Недавно получил письмо от Монтлевича Володи. Он чувствует себя хорошо. Галя [Монтлевич] устроилась на старую работу редактором, раза два в неделю она бывает у Володи. Он доволен тем, что все те, кто жил в Улан — Удэ, вместе, сдружились, сплотились еще крепче, вместе живя и вместе борясь. Пишет, что ребята держатся дружно, часто встречаются. Рита, закончив в Питере все дела и уйдя из аспирантуры по "собственному" желанию, уехала через Москву к Олегу на юг. Олег там хорошо устроился, преподает.
Антанас побывал в Киеве, по пути домой заезжал в Питер и виделся с Володей. Он задумал писать какую‑то статью о психологии в аспекте Востока. Как передали ему, Саша [Железное] рисует для главврача в киевском дурдоме. Там относятся к нему отлично, часто гуляет по берегу Днепра и надеется, что в мае — начале июня выберется. Собирается быть в Ленинграде на какое‑то время. Фарида устраивается на работу в Питере. Володя пишет, что для него будет самая сложная ситуация с выпиской. Он говорит (В. М.): "Не хочу прощать им ни одного их промаха".
Востоковеды довольны — это сведения, видимо, из ленинградского отделения Института востоковедения — вышла из печати моя книга по истории Центральной Азии "История Кукунора". Но достать ее очень трудно, хотя, как он (В. М.) пишет, Александр Моисеевич, конечно же, уже имеет экземпляр. Она уже разослана по библиотекам. Это меня тоже удивляет. Я был уверен, что меня полностью не оправдают, и сейчас в этом уверен и даже не уверен, снизят ли мне срок. Мне кажется, что в стране может начаться террор, подобный 1937 году, может, немного меньше по масштабу, ибо в воздухе пахнет порохом. С Китаем дело может осложниться до предела, до взрыва.

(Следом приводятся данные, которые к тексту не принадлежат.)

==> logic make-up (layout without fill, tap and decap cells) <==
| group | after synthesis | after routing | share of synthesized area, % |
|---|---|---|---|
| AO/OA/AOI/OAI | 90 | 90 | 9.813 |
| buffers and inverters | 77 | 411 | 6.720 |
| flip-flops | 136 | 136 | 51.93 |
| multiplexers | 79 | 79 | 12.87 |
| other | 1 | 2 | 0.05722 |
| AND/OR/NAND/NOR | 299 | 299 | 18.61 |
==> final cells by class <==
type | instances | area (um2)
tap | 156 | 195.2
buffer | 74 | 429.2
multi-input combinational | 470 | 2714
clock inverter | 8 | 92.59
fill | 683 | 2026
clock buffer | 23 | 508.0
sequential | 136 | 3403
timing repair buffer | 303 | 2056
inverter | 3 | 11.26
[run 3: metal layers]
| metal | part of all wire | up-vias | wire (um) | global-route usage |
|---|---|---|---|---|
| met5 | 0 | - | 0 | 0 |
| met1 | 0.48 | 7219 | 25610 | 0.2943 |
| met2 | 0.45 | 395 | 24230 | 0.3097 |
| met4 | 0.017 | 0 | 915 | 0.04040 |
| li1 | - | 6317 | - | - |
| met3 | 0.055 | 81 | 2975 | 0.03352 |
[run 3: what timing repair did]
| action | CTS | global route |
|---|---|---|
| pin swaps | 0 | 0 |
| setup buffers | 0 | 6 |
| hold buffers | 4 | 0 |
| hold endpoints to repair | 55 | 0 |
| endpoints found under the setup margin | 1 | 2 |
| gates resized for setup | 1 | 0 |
**src/rtl/pipe_pkg.sv**
```systemverilog
// Shared pipeline definitions: forwarding selects,
// result-source encodings and hazard FSM states.
package pipe_pkg;

    typedef enum logic [1:0] {
        FWD_RF = 2'b00,
        FWD_W  = 2'b01,
        FWD_M  = 2'b10
    } fwd_sel_t;

    localparam logic [1:0] RESULT_SRC_LOAD = 2'b01;

    typedef enum logic [1:0] {
        RUN  = 2'b00,
        WAIT = 2'b01,
        ERR  = 2'b10
    } hz_state_t;

endpackage

```
**src/rtl/fwd_unit.sv**
```systemverilog
// E-stage forwarding select for one source operand.
// The M-stage result is newer than W, so it wins.
module fwd_unit
    import pipe_pkg::*;
(
    input  logic [4:0] rs_e_i,
    input  logic [4:0] rd_m_i,
    input  logic [4:0] rd_w_i,
    input  logic       reg_write_m_i,
    input  logic       reg_write_w_i,
    output fwd_sel_t   fwd_o
);

    // Pick the youngest in-flight writer of this operand; x0 is never forwarded.
    always_comb begin
        fwd_o = FWD_RF;
        if (reg_write_m_i && (rd_m_i != 5'd0) && (rd_m_i == rs_e_i)) begin
            fwd_o = FWD_M;
        end else if (reg_write_w_i && (rd_w_i != 5'd0) && (rd_w_i == rs_e_i)) begin
            fwd_o = FWD_W;
        end
    end

endmodule

```
**src/rtl/hazard_sequencer.sv**
```systemverilog
// Pipeline hazard sequencer: load-use stalls, branch flushes, forwarding,
// variable-latency data-memory wait with timeout, and perf counters.
module hazard_sequencer
    import pipe_pkg::*;
#(
    parameter int MEM_TIMEOUT = 16,
    parameter int CNT_W       = 32
) (
    input  logic             clk,
    input  logic             rst,
    input  logic [4:0]       Rs1D,
    input  logic [4:0]       Rs2D,
    input  logic [4:0]       Rs1E,
    input  logic [4:0]       Rs2E,
    input  logic [4:0]       RdE,
    input  logic [4:0]       RdM,
    input  logic [4:0]       RdW,
    input  logic [1:0]       ResultSrcE,
    input  logic             RegWriteM,
    input  logic             RegWriteW,
    input  logic             PCSrcE,
    input  logic             MemReqM,
    input  logic             MemReadyM,
    output logic             StallF,
    output logic             StallD,
    output logic             StallE,
    output logic             StallM,
    output logic             FlushD,
    output logic             FlushE,
    output logic             FlushW,
    output logic [1:0]       ForwardAE,
    output logic [1:0]       ForwardBE,
    output logic             MemErr,
    output logic [CNT_W-1:0] StallCycles,
    output logic [CNT_W-1:0] FlushCount
);

    localparam int WCW = $clog2(MEM_TIMEOUT) + 1;
    localparam logic [WCW-1:0] WAIT_LAST = WCW'(MEM_TIMEOUT - 1);

    hz_state_t        state_q;
    logic [WCW-1:0]   wait_cnt_q;
    logic             mem_err_q;
    logic [CNT_W-1:0] stall_cnt_q, stall_cnt_d;
    logic [CNT_W-1:0] flush_cnt_q, flush_cnt_d;

    logic     lw_stall;
    logic     miss;
    logic     mem_stall;
    fwd_sel_t fwd_a;
    fwd_sel_t fwd_b;

    fwd_unit u_fwd_a (
        .rs_e_i        (Rs1E),
        .rd_m_i        (RdM),
        .rd_w_i        (RdW),
        .reg_write_m_i (RegWriteM),
        .reg_write_w_i (RegWriteW),
        .fwd_o         (fwd_a)
    );

    fwd_unit u_fwd_b (
        .rs_e_i        (Rs2E),
        .rd_m_i        (RdM),
        .rd_w_i        (RdW),
        .reg_write_m_i (RegWriteM),
        .reg_write_w_i (RegWriteW),
        .fwd_o         (fwd_b)
    );

    // Hazard detection: load-use in D/E and an outstanding memory miss in M.
    always_comb begin
        lw_stall  = (ResultSrcE == RESULT_SRC_LOAD) && (RdE != 5'd0)
                    && ((RdE == Rs1D) || (RdE == Rs2D));
        miss      = MemReqM && !MemReadyM;
        mem_stall = miss || (state_q == ERR);
    end

    // Stall/flush fan-out; a memory stall freezes everything and bubbles W.
    always_comb begin
        StallF    = 1'b0;
        StallD    = 1'b0;
        StallE    = 1'b0;
        StallM    = 1'b0;
        FlushD    = 1'b0;
        FlushE    = 1'b0;
        FlushW    = 1'b0;
        ForwardAE = FWD_RF;
        ForwardBE = FWD_RF;
        if (!rst) begin
            ForwardAE = fwd_a;
            ForwardBE = fwd_b;
            if (mem_stall) begin
                StallF = 1'b1;
                StallD = 1'b1;
                StallE = 1'b1;
                StallM = 1'b1;
                FlushW = 1'b1;
            end else begin
                StallF = lw_stall;
                StallD = lw_stall;
                FlushE = lw_stall || PCSrcE;
                FlushD = PCSrcE;
            end
        end
    end

    // Memory wait FSM: count consecutive miss cycles, trap to ERR on timeout.
    always_ff @(posedge clk or posedge rst) begin
        if (rst) begin
            state_q    <= RUN;
            wait_cnt_q <= '0;
            mem_err_q  <= 1'b0;
        end else begin
            unique case (state_q)
                RUN: begin
                    if (miss) begin
                        state_q    <= WAIT;
                        wait_cnt_q <= WCW'(1);
                    end
                end
                WAIT: begin
                    if (!miss) begin
                        state_q    <= RUN;
                        wait_cnt_q <= '0;
                    end else if (wait_cnt_q == WAIT_LAST) begin
                        state_q   <= ERR;
                        mem_err_q <= 1'b1;
                    end else begin
                        wait_cnt_q <= wait_cnt_q + WCW'(1);
                    end
                end
                ERR: begin
                    mem_err_q <= 1'b1;
                end
                default: begin
                    state_q    <= RUN;
                    wait_cnt_q <= '0;
                end
            endcase
        end
    end

    // Saturating next-state for the stall-cycle and flush-event counters.
    always_comb begin
        stall_cnt_d = stall_cnt_q;
        flush_cnt_d = flush_cnt_q;
        if (StallF && (stall_cnt_q != '1)) begin
            stall_cnt_d = stall_cnt_q + CNT_W'(1);
        end
        if (!mem_stall && PCSrcE && (flush_cnt_q != '1)) begin
            flush_cnt_d = flush_cnt_q + CNT_W'(1);
        end
    end

    // Performance counter registers.
    always_ff @(posedge clk or posedge rst) begin
        if (rst) begin
            stall_cnt_q <= '0;
            flush_cnt_q <= '0;
        end else begin
            stall_cnt_q <= stall_cnt_d;
            flush_cnt_q <= flush_cnt_d;
        end
    end

    assign MemErr      = mem_err_q;
    assign StallCycles = stall_cnt_q;
    assign FlushCount  = flush_cnt_q;

endmodule

```
**config.mk**
```make
export PLATFORM = sky130hd
export DESIGN_NAME = hazard_sequencer
export DESIGN_NICKNAME = d
export VERILOG_FILES = /design/src/rtl/pipe_pkg.sv /design/src/rtl/fwd_unit.sv /design/src/rtl/hazard_sequencer.sv
export SDC_FILE = /design/constraint.sdc
export NUM_CORES = 1
export LEC_CHECK = 0
export BUFFER_PORTS_ARGS = -buffer_cell sky130_fd_sc_hd__buf_2
export CORE_MARGIN = 2
export CORE_UTILIZATION = 50
export CTS_CLUSTER_SIZE = 24
export DETAILED_ROUTE_END_ITERATION = 8
export PLACE_DENSITY = 0.82
export SLEW_MARGIN = 15
export SYNTH_ARGS = -nofsm -noshare
export SYNTH_HDL_FRONTEND = slang
export SYNTH_SLANG_ARGS = --single-unit
```
**constraint.sdc**
```tcl
create_clock -name clk -period 3.4 [get_ports clk]
set_input_delay 0.17 -clock clk [delete_from_list [all_inputs] [get_ports clk]]
set_output_delay 0.17 -clock clk [all_outputs]
set_load 0.005 [all_outputs]
```
==> run_results.csv <==
group,metric,value,unit
sta,finalSetupTns,0,ns
setup_path,worst_setup_path_end_kind,"register",
detailed_routing,via_density,5.39,
detailed_routing,detail-route-antenna-nets,0,
synthesis,yosysSeqAreaShare,45.3,%
synthesis,synth_area_leader_cell,"sky130_fd_sc_hd__dfrtp_1",
cells_and_area,design.final.nets,569,
setup_path,rr_worst_depth,7,
sta,worst_hold_slack,0.190,ns
setup_path,critical_path_required,3.64,ns
power,power.leakage,2.44,nW
detailed_routing,drt_iter0_markers,145,
power,cellPowerDensity,446,mW/mm^2
cells_and_area,antenna_cells_inserted,0,
grt,pin_count_of_the_biggest_net_entering_global_routing,73,
synthesis,yosysWarningCount,0,
detailed_routing,routed_wirelength,9280,microns
synthesis,post_synth_main_area_contributors,"sky130_fd_sc_hd__dfrtp_1, sky130_fd_sc_hd__xnor2_1, sky130_fd_sc_hd__xor2_1",
synthesis,synth_largest_type_area_fraction,45.3,%
place,pre_cts_slack,1.00,ns
setup_path,crit_type,"reg -> reg",
clock_network,clock_insertion_delay_worst_skew,0.35,ns
sta,timing_max_transition_violations_final,0,
sta,rsz0062_at_grt,"no",
floorplan,initial_utilization,51.4,%
floorplan,num_io_pins,120,
clock_network,cts_resized,0,
cells_and_area,final_area,0.00491,sq mm
synthesis,async_flop_share,100,%
worst_hold_path,min-delay-path-class,"in -> async",
floorplan,core_region_area,0.00773,sq mm
sta,timing.final.setup_violations,0,
detailed_routing,average_detailed_routed_wire_length_per_instance,14.8,microns
synthesis,ys_ff_latch,72,
clock_network,cts_htree_levels,3,
setup_path,timing.reg2reg.setup_slack,0.87,ns
run_status,outcome,"finished, final reports clean",
sta,timing.final.ws_setup,0.867,ns
detailed_routing,remaining_drc_errors,0,
place,portBuffers,119,
cells_and_area,layout.cells.most_common_list,"sky130_fd_sc_hd__buf_2, sky130_fd_sc_hd__dfrtp_1, sky130_fd_sc_hd__xnor2_1, sky130_fd_sc_hd__xor2_1, sky130_fd_sc_hd__nand3_1",
detailed_routing,via_count,3386,
sta,slew_headroom,36.7,%
synthesis,syn_inst,400,
sta,finalHoldViolCount,0,
synthesis,mappedNetlistNets,448,
sta,finalClockSkew,0.00851,ns
clock_network,clock_tree_from_tritoncts,"yes",
cells_and_area,layout-area-overhead-vs-synth,23.6,%
grt,grt_pass1_wl,15600,microns
place,post-place-cells,612,
clock_network,clkSlewWorstSetupHoldPaths,0.08,ns
setup_path,worst-endpoint-arrival,2.77,ns
power,report.power.total,2.19,mW
grt,grt_util_all_layers,22.6,%
cells_and_area,final-instance-count-excl-fill,628,
clock_network,root_buffer,"sky130_fd_sc_hd__clkbuf_8",
clock_network,cts_bufs_inserted,9,
sta,final_period_minus_worst_setup_slack,2.53,ns
synthesis,synthesis.area_per_instance,9.94,sq um
floorplan,vert_die_dim,93.2,microns
synthesis,ys.flop_type,"sky130_fd_sc_hd__dfrtp_1",
sta,worst-slew-pin-transition,0.950,ns
clock_network,cts-hold-fix-buffers,0,
synthesis,synth_enable_flop_cells,0,
setup_path,path_max_fanout,14,
place,gp_routability_congestion,0.988,
grt,grt_remaining_overflow,0,
cells_and_area,fin_util,63.6,%
clock_network,postCtsSetupBuffers,0,
power,vdd_ir_drop_max,0.283,mV
place,dp_hpwl,6990,microns
grt,first_global_vias,3298,
clock_network,clkSinkCount,72,
setup_path,r2r-start,"StallCycles[0]",
cells_and_area,drive_above_1_share,28.7,%
sta,period_share,74.5,%
setup_path,worst_setup_path_start_kind,"register",
job,timing.max_cap.violations,0,
place,area_post_placement,0.00466,sq mm
grt,grt_antenna_before_repair,0,
cells_and_area,layout.cells.most_common,"sky130_fd_sc_hd__buf_2",
floorplan,die_area,0.00868,sq mm
cells_and_area,num-fill-cells,646,
floorplan,die-width,93.2,microns
floorplan,floorplan.rows,32,
setup_path,timing.rr.end,"StallCycles[1]",
synthesis,syn_area,0.00398,sq mm
detailed_routing,drt_pass1_iterations,4,
synthesis,synth_cell_types,46,
sta,maxClockFrequency,395,MHz
clock_network,clock_path_buffers,2,
[Yosys cell counts (2+ instances only)]
cell type / count
sky130_fd_sc_hd__dfrtp_1: 72
sky130_fd_sc_hd__xnor2_1: 50
sky130_fd_sc_hd__xor2_1: 44
sky130_fd_sc_hd__nand3_1: 36
sky130_fd_sc_hd__nand2_1: 32
sky130_fd_sc_hd__nor2_1: 26
sky130_fd_sc_hd__nand4_1: 18
sky130_fd_sc_hd__nor3_1: 16
sky130_fd_sc_hd__nor4_1: 14
sky130_fd_sc_hd__inv_1: 10
sky130_fd_sc_hd__and3_1: 7
sky130_fd_sc_hd__clkbuf_1: 6
sky130_fd_sc_hd__or4_1: 5
sky130_fd_sc_hd__a21oi_1: 4
sky130_fd_sc_hd__buf_4: 4
sky130_fd_sc_hd__ha_1: 4
sky130_fd_sc_hd__nor4b_1: 4
sky130_fd_sc_hd__o21ai_0: 4
sky130_fd_sc_hd__and2_1: 3
sky130_fd_sc_hd__and4_1: 3
sky130_fd_sc_hd__mux2_2: 3
sky130_fd_sc_hd__o22ai_1: 3
sky130_fd_sc_hd__and4_2: 2
sky130_fd_sc_hd__nand2b_1: 2
sky130_fd_sc_hd__nor2b_1: 2
sky130_fd_sc_hd__nor3b_1: 2
sky130_fd_sc_hd__nor4_4: 2
sky130_fd_sc_hd__o2111ai_1: 2
sky130_fd_sc_hd__or2_2: 2
sky130_fd_sc_hd__or3_1: 2
[where the power goes]
| part | leakage (nW) | internal (mW) | total (mW) | switching, mW |
|---|---|---|---|---|
| clock network | 0.126 | 0.526 | 0.849 | 0.323 |
| logic | 1.36 | 0.161 | 0.331 | 0.170 |
| registers | 0.955 | 0.920 | 1.01 | 0.0929 |
[worst max path at each step]
stage,cells after the start,end,from,slack [ns]
2_1_floorplan,5,ForwardBE[0],rst,0.28
3_3_place_gp,5,FlushCount[1],FlushCount[23],1.07
3_5_place_dp,6,FlushCount[10],FlushCount[23],1.00
4_1_cts,6,StallF,state_q[0],0.88
5_1_grt,6,StallF,state_q[0],0.69
6_report,7,StallCycles[1],StallCycles[0],0.87
[sequential cells by signal (all words and copies together), names as in the netlist]
signal,cells
FlushCount,32
MemErr,1
StallCycles,32
state_q,2
wait_cnt_q,5
[routing by layer]
metal	track usage, %	vias up	part of all wire (%)
met5	0	-	0
met4	7.48	0	1.3
met3	6.20	14	6.3
met2	37.6	99	50
met1	28.7	1612	43
li1	-	1661	-
[cell families after synthesis]
group	share of synthesized area (%)
and+or+nand+nor	25.2
xor gates and xnor gates	20.7
DFF	45.3
AOI/OAI and AO/OA	4.25
buffers and inverters	2.39
adders and majority gates	1.26
muxes	0.850
[layout make-up]
type / instances / area [sq um] / share of cell area [%]
clock buffers: 11 / 151 / 3.08
inverters: 10 / 37.5 / 0.764
flip-flops and latches: 72 / 1800 / 36.7
repair buffers: 121 / 611 / 12.4
well taps: 102 / 128 / 2.60
multi-input cells: 307 / 2080 / 42.4
clock inverters: 5 / 103 / 2.09
[critical path: stages, from the launching register on]
cell and delay (ns):
sky130_fd_sc_hd__dfrtp_1 0.40, sky130_fd_sc_hd__ha_1 0.21, sky130_fd_sc_hd__nand4_1 0.22, sky130_fd_sc_hd__nor3_1 0.49, sky130_fd_sc_hd__nand4_1 0.22, sky130_fd_sc_hd__nand2_1 0.44
sky130_fd_sc_hd__nor2_1 0.14, sky130_fd_sc_hd__mux2_2 0.31
Note: power is estimated with default switching activity, not from simulation.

Тогда можно будет ждать всего. Там не будут разбираться, кто виноват, кто не виноват. На апрельском пленуме избрали членом политбюро ЦК Андропова, председателя КГБ, и Гречко — министром обороны. В истории известно, что в 1937 г. после избрания в члены политбюро Ежова в стране начался террор.